--- Task directions ---
Both the line below containing "5380 | 3.94 |" and the line containing "hold reg to", along with every line between them, should be repeated exactly; no other line belongs in the answer.

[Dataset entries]
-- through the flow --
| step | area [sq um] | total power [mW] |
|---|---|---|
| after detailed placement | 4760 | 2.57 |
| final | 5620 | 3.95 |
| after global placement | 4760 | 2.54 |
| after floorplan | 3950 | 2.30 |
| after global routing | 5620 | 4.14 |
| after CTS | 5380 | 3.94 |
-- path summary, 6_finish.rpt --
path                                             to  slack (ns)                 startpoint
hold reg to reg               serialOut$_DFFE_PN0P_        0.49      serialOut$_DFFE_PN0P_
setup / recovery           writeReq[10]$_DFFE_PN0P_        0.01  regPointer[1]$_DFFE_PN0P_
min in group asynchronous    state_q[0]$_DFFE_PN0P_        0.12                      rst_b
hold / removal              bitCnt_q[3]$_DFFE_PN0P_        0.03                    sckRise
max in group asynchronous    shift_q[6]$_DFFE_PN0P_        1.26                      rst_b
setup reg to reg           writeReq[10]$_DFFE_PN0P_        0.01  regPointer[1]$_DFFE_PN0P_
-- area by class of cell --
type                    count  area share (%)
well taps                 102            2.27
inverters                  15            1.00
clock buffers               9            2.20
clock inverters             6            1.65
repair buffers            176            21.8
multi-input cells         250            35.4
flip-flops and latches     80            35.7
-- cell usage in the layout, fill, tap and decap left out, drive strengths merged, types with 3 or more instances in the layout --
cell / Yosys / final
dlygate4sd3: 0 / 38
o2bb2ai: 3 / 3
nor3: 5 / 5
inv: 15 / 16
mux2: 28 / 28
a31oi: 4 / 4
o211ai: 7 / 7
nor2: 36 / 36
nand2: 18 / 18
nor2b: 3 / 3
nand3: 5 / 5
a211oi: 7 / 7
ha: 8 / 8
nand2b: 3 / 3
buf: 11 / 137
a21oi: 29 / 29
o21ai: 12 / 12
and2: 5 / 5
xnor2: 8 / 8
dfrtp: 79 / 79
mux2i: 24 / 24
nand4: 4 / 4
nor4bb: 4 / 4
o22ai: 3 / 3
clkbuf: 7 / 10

--- Result of this task ---
| after CTS | 5380 | 3.94 |
-- path summary, 6_finish.rpt --
path                                             to  slack (ns)                 startpoint
hold reg to reg               serialOut$_DFFE_PN0P_        0.49      serialOut$_DFFE_PN0P_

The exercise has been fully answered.